C'mon, Jeff, I'd just assumed that Jay is doing for pastry what others on this bored have previously done for Kant and Jean-Luc Godard. Must unbridled pedantry really come with footnotes?

M'k L'n
 
originally posted by MLipton:
C'mon, Jeff, I'd just assumed that Jay is doing for pastry what others on this bored have previously done for Kant and Jean-Luc Godard. Must unbridled pedantry really come with footnotes?
I would also accept end notes.
 
Sorry; a frankly trollish drive-by comment, but I was moved by a fleeting impulse of nostalgia for his older movies. Anything that can make me laugh like that is worth a small pile of good Burgundy.
 
originally posted by Ian Fitzsimmons:
Sorry; a frankly trollish drive-by comment, but I was moved by a fleeting impulse of nostalgia for his older movies. Anything that can make me laugh like that is worth a small pile of good Burgundy.
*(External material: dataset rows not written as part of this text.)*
==> src/pipePkg.sv <==
`default_nettype none

package pipePkg;

    typedef enum logic [2:0] {
        aluAdd,
        aluSub,
        aluAnd,
        aluOr,
        aluXor,
        aluSlt,
        aluLui
    } aluOp_t;

    typedef enum logic [1:0] {
        memNone,
        memLoad,
        memStore
    } memOp_t;

    // Where the register write value comes from
    typedef enum logic [1:0] {
        wbNone,
        wbAlu,
        wbMem
    } wbSrc_t;

endpackage

`default_nettype wire

==> src/isaPkg.sv <==
`default_nettype none

package isaPkg;

    typedef logic [31:0] word_t;
    typedef logic [4:0]  regAddr_t;

    // Primary opcode field in bits 31:26
    typedef enum logic [5:0] {
        opSpecial = 6'h00,
        opAddiu   = 6'h09,
        opAndi    = 6'h0c,
        opOri     = 6'h0d,
        opLui     = 6'h0f,
        opLw      = 6'h23,
        opSw      = 6'h2b
    } opcode_t;

    // Function field of SPECIAL in bits 5:0
    typedef enum logic [5:0] {
        fnAddu = 6'h21,
        fnSubu = 6'h23,
        fnAnd  = 6'h24,
        fnOr   = 6'h25,
        fnXor  = 6'h26,
        fnSlt  = 6'h2a
    } funct_t;

endpackage

`default_nettype wire
==> src/cpuCore.sv <==
`timescale 1ns/1ps
`default_nettype none

module cpuCore import isaPkg::*, pipePkg::*; #(
    parameter word_t resetPc = 32'hbfc0_0000
) (
    input  wire        clk,
    input  wire        reset,
    output word_t      instAddr,
    output logic       instReadEn,
    input  wire word_t instRdata,
    input  wire        instValid,
    output word_t      dataAddr,
    output word_t      dataWdata,
    output logic       dataRead,
    output logic       dataWrite,
    input  wire word_t dataRdata,
    input  wire        dataValid,
    output word_t      debugWbPc,
    output logic [3:0] debugWbRfWen,
    output regAddr_t   debugWbRfWnum,
    output word_t      debugWbRfWdata
);

    logic     fetchValid;
    word_t    fetchInst;
    word_t    fetchPc;
    logic     decodeStall;
    regAddr_t readAddr1;
    regAddr_t readAddr2;
    word_t    readData1;
    word_t    readData2;
    logic     fwdValid;
    regAddr_t fwdDest;
    word_t    fwdValue;
    logic     exBusy;
    logic     exLoadValid;
    regAddr_t exLoadDest;
    logic     issueValid;
    word_t    issuePc;
    regAddr_t issueDest;
    word_t    issueResult;
    word_t    issueStoreData;
    memOp_t   issueMemOp;
    wbSrc_t   issueWbSrc;
    regAddr_t wbAddr;
    word_t    wbData;

    fetchUnit #(
        .resetPc(resetPc)
    ) fetch (
        .clk(clk),
        .reset(reset),
        .instAddr(instAddr),
        .instReadEn(instReadEn),
        .instRdata(instRdata),
        .instValid(instValid),
        .decodeStall(decodeStall),
        .fetchValid(fetchValid),
        .fetchInst(fetchInst),
        .fetchPc(fetchPc)
    );

    decodeStage decode (
        .clk(clk),
        .reset(reset),
        .fetchValid(fetchValid),
        .fetchInst(fetchInst),
        .fetchPc(fetchPc),
        .decodeStall(decodeStall),
        .readAddr1(readAddr1),
        .readAddr2(readAddr2),
        .readData1(readData1),
        .readData2(readData2),
        .fwdValid(fwdValid),
        .fwdDest(fwdDest),
        .fwdValue(fwdValue),
        .exBusy(exBusy),
        .exLoadValid(exLoadValid),
        .exLoadDest(exLoadDest),
        .issueValid(issueValid),
        .issuePc(issuePc),
        .issueDest(issueDest),
        .issueResult(issueResult),
        .issueStoreData(issueStoreData),
        .issueMemOp(issueMemOp),
        .issueWbSrc(issueWbSrc)
    );

    regFile regs (
        .clk(clk),
        .reset(reset),
        .readAddr1(readAddr1),
        .readAddr2(readAddr2),
        .readData1(readData1),
        .readData2(readData2),
        .wbAddr(wbAddr),
        .wbData(wbData)
    );

    executeStage execute (
        .clk(clk),
        .reset(reset),
        .issueValid(issueValid),
        .issuePc(issuePc),
        .issueDest(issueDest),
        .issueResult(issueResult),
        .issueStoreData(issueStoreData),
        .issueMemOp(issueMemOp),
        .issueWbSrc(issueWbSrc),
        .exBusy(exBusy),
        .exLoadValid(exLoadValid),
        .exLoadDest(exLoadDest),
        .fwdValid(fwdValid),
        .fwdDest(fwdDest),
        .fwdValue(fwdValue),
        .dataAddr(dataAddr),
        .dataRead(dataRead),
        .dataWrite(dataWrite),
        .dataWdata(dataWdata),
        .dataRdata(dataRdata),
        .dataValid(dataValid),
        .wbAddr(wbAddr),
        .wbData(wbData),
        .debugWbPc(debugWbPc),
        .debugWbRfWen(debugWbRfWen),
        .debugWbRfWnum(debugWbRfWnum),
        .debugWbRfWdata(debugWbRfWdata)
    );

endmodule

`default_nettype wire

==> src/executeStage.sv <==
`timescale 1ns/1ps
`default_nettype none

module executeStage import isaPkg::*, pipePkg::*; (
    input  wire           clk,
    input  wire           reset,
    input  wire           issueValid,
    input  wire word_t    issuePc,
    input  wire regAddr_t issueDest,
    input  wire word_t    issueResult,
    input  wire word_t    issueStoreData,
    input  wire memOp_t   issueMemOp,
    input  wire wbSrc_t   issueWbSrc,
    output logic          exBusy,
    output logic          exLoadValid,
    output regAddr_t      exLoadDest,
    output logic          fwdValid,
    output regAddr_t      fwdDest,
    output word_t         fwdValue,
    output word_t         dataAddr,
    output logic          dataRead,
    output logic          dataWrite,
    output word_t         dataWdata,
    input  wire word_t    dataRdata,
    input  wire           dataValid,
    output regAddr_t      wbAddr,
    output word_t         wbData,
    output word_t         debugWbPc,
    output logic [3:0]    debugWbRfWen,
    output regAddr_t      debugWbRfWnum,
    output word_t         debugWbRfWdata
);

    logic     exValid;
    word_t    exPc;
    regAddr_t exDest;
    word_t    exResult;
    word_t    exStoreData;
    memOp_t   exMemOp;
    wbSrc_t   exWbSrc;
    logic     memActive;
    logic     wbEn;

    // Instruction stays put while the data access is outstanding
    always_ff @(posedge clk) begin
        if (reset) begin
            exValid <= 1'b0;
        end else if (!exBusy) begin
            exValid <= issueValid;
        end
    end

    always_ff @(posedge clk) begin
        if (issueValid) begin
            exPc        <= issuePc;
            exDest      <= issueDest;
            exResult    <= issueResult;
            exStoreData <= issueStoreData;
            exMemOp     <= issueMemOp;
            exWbSrc     <= issueWbSrc;
        end
    end

    assign memActive   = exValid && exMemOp != memNone;
    assign exBusy      = memActive && !dataValid;
    assign exLoadValid = exBusy && exMemOp == memLoad;
    assign exLoadDest  = exDest;

    assign dataRead  = exValid && exMemOp == memLoad;
    assign dataWrite = exValid && exMemOp == memStore;
    assign dataAddr  = exResult;
    assign dataWdata = exStoreData;

    assign fwdValid = exValid && exWbSrc == wbAlu;
    assign fwdDest  = exDest;
    assign fwdValue = exResult;

    // Loads write back in the cycle the data arrives
    assign wbEn   = exValid && (exWbSrc == wbAlu || (exWbSrc == wbMem && dataValid));
    assign wbAddr = wbEn ? exDest : '0;
    assign wbData = (exWbSrc == wbMem) ? dataRdata : exResult;

    assign debugWbPc      = exPc;
    assign debugWbRfWen   = (wbAddr != '0) ? 4'hf : 4'h0;
    assign debugWbRfWnum  = wbAddr;
    assign debugWbRfWdata = wbData;

endmodule

`default_nettype wire

==> src/decodeStage.sv <==
`timescale 1ns/1ps
`default_nettype none

module decodeStage import isaPkg::*, pipePkg::*; (
    input  wire           clk,
    input  wire           reset,
    input  wire           fetchValid,
    input  wire word_t    fetchInst,
    input  wire word_t    fetchPc,
    output logic          decodeStall,
    output regAddr_t      readAddr1,
    output regAddr_t      readAddr2,
    input  wire word_t    readData1,
    input  wire word_t    readData2,
    input  wire           fwdValid,
    input  wire regAddr_t fwdDest,
    input  wire word_t    fwdValue,
    input  wire           exBusy,
    input  wire           exLoadValid,
    input  wire regAddr_t exLoadDest,
    output logic          issueValid,
    output word_t         issuePc,
    output regAddr_t      issueDest,
    output word_t         issueResult,
    output word_t         issueStoreData,
    output memOp_t        issueMemOp,
    output wbSrc_t        issueWbSrc
);

    logic     holdValid;
    word_t    holdInst;
    word_t    holdPc;
    opcode_t  opcode;
    funct_t   funct;
    regAddr_t rs;
    regAddr_t rt;
    regAddr_t rd;
    logic     readsRs;
    logic     readsRt;
    logic     useImm;
    logic     signExt;
    aluOp_t   aluOp;
    word_t    imm;
    word_t    opA;
    word_t    rtValue;
    word_t    opB;
    word_t    aluOut;
    logic     loadHazard;

    // ALU result sitting in execute overrides the register file
    function automatic word_t pickOperand(regAddr_t src, word_t rfValue);
        if (fwdValid && src != '0 && fwdDest == src) begin
            return fwdValue;
        end
        return rfValue;
    endfunction

    always_ff @(posedge clk) begin
        if (reset) begin
            holdValid <= 1'b0;
        end else if (fetchValid) begin
            holdValid <= 1'b1;
        end else if (issueValid) begin
            holdValid <= 1'b0;
        end
    end

    always_ff @(posedge clk) begin
        if (fetchValid) begin
            holdInst <= fetchInst;
            holdPc   <= fetchPc;
        end
    end

    assign opcode    = opcode_t'(holdInst[31:26]);
    assign funct     = funct_t'(holdInst[5:0]);
    assign rs        = holdInst[25:21];
    assign rt        = holdInst[20:16];
    assign rd        = holdInst[15:11];
    assign readAddr1 = rs;
    assign readAddr2 = rt;

    always_comb begin
        aluOp      = aluAdd;
        issueMemOp = memNone;
        issueWbSrc = wbNone;
        issueDest  = '0;
        readsRs    = 1'b0;
        readsRt    = 1'b0;
        useImm     = 1'b1;
        signExt    = 1'b1;
        case (opcode)
            opSpecial: begin
                readsRs    = 1'b1;
                readsRt    = 1'b1;
                useImm     = 1'b0;
                issueDest  = rd;
                issueWbSrc = wbAlu;
                case (funct)
                    fnAddu:  aluOp = aluAdd;
                    fnSubu:  aluOp = aluSub;
                    fnAnd:   aluOp = aluAnd;
                    fnOr:    aluOp = aluOr;
                    fnXor:   aluOp = aluXor;
                    fnSlt:   aluOp = aluSlt;
                    default: begin
                        issueDest  = '0;
                        issueWbSrc = wbNone;
                    end
                endcase
            end
            opAddiu: begin
                readsRs    = 1'b1;
                issueDest  = rt;
                issueWbSrc = wbAlu;
            end
            opAndi, opOri: begin
                aluOp      = (opcode == opAndi) ? aluAnd : aluOr;
                signExt    = 1'b0;
                readsRs    = 1'b1;
                issueDest  = rt;
                issueWbSrc = wbAlu;
            end
            opLui: begin
                aluOp      = aluLui;
                signExt    = 1'b0;
                issueDest  = rt;
                issueWbSrc = wbAlu;
            end
            opLw: begin
                readsRs    = 1'b1;
                issueDest  = rt;
                issueMemOp = memLoad;
                issueWbSrc = wbMem;
            end
            opSw: begin
                readsRs    = 1'b1;
                readsRt    = 1'b1;
                issueMemOp = memStore;
            end
            // Anything else passes through as a no-op
            default: ;
        endcase
    end

    assign imm     = signExt ? {{16{holdInst[15]}}, holdInst[15:0]} : {16'h0, holdInst[15:0]};
    assign opB     = useImm ? imm : rtValue;

    always_comb begin
        opA     = pickOperand(rs, readData1);
        rtValue = pickOperand(rt, readData2);
    end

    always_comb begin
        case (aluOp)
            aluSub:  aluOut = opA - opB;
            aluAnd:  aluOut = opA & opB;
            aluOr:   aluOut = opA | opB;
            aluXor:  aluOut = opA ^ opB;
            aluSlt:  aluOut = {31'b0, $signed(opA) < $signed(opB)};
            aluLui:  aluOut = {opB[15:0], 16'h0};
            default: aluOut = opA + opB;
        endcase
    end

    // Loaded value not back yet
    assign loadHazard = exLoadValid && exLoadDest != '0 &&
                        ((readsRs && exLoadDest == rs) || (readsRt && exLoadDest == rt));

    assign decodeStall    = holdValid && (exBusy || loadHazard);
    assign issueValid     = holdValid && !decodeStall;
    assign issuePc        = holdPc;
    assign issueResult    = aluOut;
    assign issueStoreData = rtValue;

endmodule

`default_nettype wire

==> src/regFile.sv <==
`timescale 1ns/1ps
`default_nettype none

module regFile import isaPkg::*; (
    input  wire           clk,
    input  wire           reset,
    input  wire regAddr_t readAddr1,
    input  wire regAddr_t readAddr2,
    output word_t         readData1,
    output word_t         readData2,
    input  wire regAddr_t wbAddr,
    input  wire word_t    wbData
);

    word_t regs [1:31];

    // Same-cycle write is visible on the read port
    function automatic word_t readPort(regAddr_t addr);
        if (addr == '0) begin
            return '0;
        end else if (addr == wbAddr) begin
            return wbData;
        end
        return regs[addr];
    endfunction

    always_ff @(posedge clk) begin
        if (reset) begin
            for (int i = 1; i < 32; i++) begin
                regs[i] <= '0;
            end
        end else if (wbAddr != '0) begin
            regs[wbAddr] <= wbData;
        end
    end

    always_comb begin
        readData1 = readPort(readAddr1);
        readData2 = readPort(readAddr2);
    end

endmodule

`default_nettype wire

==> src/fetchUnit.sv <==
`timescale 1ns/1ps
`default_nettype none

module fetchUnit import isaPkg::*; #(
    parameter word_t resetPc = 32'hbfc0_0000
) (
    input  wire        clk,
    input  wire        reset,
    output word_t      instAddr,
    output logic       instReadEn,
    input  wire word_t instRdata,
    input  wire        instValid,
    input  wire        decodeStall,
    output logic       fetchValid,
    output word_t      fetchInst,
    output word_t      fetchPc
);

    word_t pc;
    logic  reqActive;
    logic  bufValid;

    assign instAddr   = pc;
    assign instReadEn = reqActive;

    // Returned word waits here until decode takes it
    assign fetchValid = bufValid && !decodeStall;

    always_ff @(posedge clk) begin
        if (reset) begin
            pc        <= resetPc;
            reqActive <= 1'b0;
            bufValid  <= 1'b0;
        end else begin
            if (reqActive && instValid) begin
                reqActive <= 1'b0;
                pc        <= pc + 32'd4;
            end else if (!reqActive && !decodeStall) begin
                reqActive <= 1'b1;
            end

            if (reqActive && instValid) begin
                bufValid <= 1'b1;
            end else if (fetchValid) begin
                bufValid <= 1'b0;
            end
        end
    end

    always_ff @(posedge clk) begin
        if (reqActive && instValid) begin
            fetchInst <= instRdata;
            fetchPc   <= pc;
        end
    end

endmodule

`default_nettype wire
While Love and Death for various reasons is probably my favorite of his movies I have loved much of his later work, enjoyed others, and only outright disliked a few (S's and F'g comes immediately to mind there).
 
Ian,
I come from the camp that found most of his early movies almost unbearable to watch after a point. While I love the first 30 min of Sleeper, after that it went into a long, painful slide for me (it comes of not knowing how to end a joke, a problem that likewise plagued the Monty Python TV series and is also evident in Holy Grail). Love and Death had plenty of moments, but also some very awkward ones. Maybe this stems from my discomfort with Borscht Belt humor, or maybe it's just that Woody Allen's portrayals of characters within his films usually displayed too many neuroses for me to be comfortable. Whatever the reason, Annie Hall was the first of his comedies I could sit through without the urge to run out of the theater at some point. Later films, such as Hannah and Her Sisters, were too earnest and serious by half for me. I get bored with films that proclaim their Seriousness on every frame. Midnight in Paris was refreshing because it wasn't so fraught with Seriousness and Owen Wilson makes a much better Woody Allen than Woody himself does (IMO of course and YMMV in spades).

Mark Lipton
 
originally posted by MLipton:

I come from the camp that found most of his early movies almost unbearable to watch after a point. While I love the first 30 min of Sleeper, after that it went into a long, painful slide for me (it comes of not knowing how to end a joke, a problem that likewise plagued the Monty Python TV series and is also evident in Holy Grail). Love and Death had plenty of moments, but also some very awkward ones. ... Annie Hall was the first of his comedies I could sit through without the urge to run out of the theater at some point.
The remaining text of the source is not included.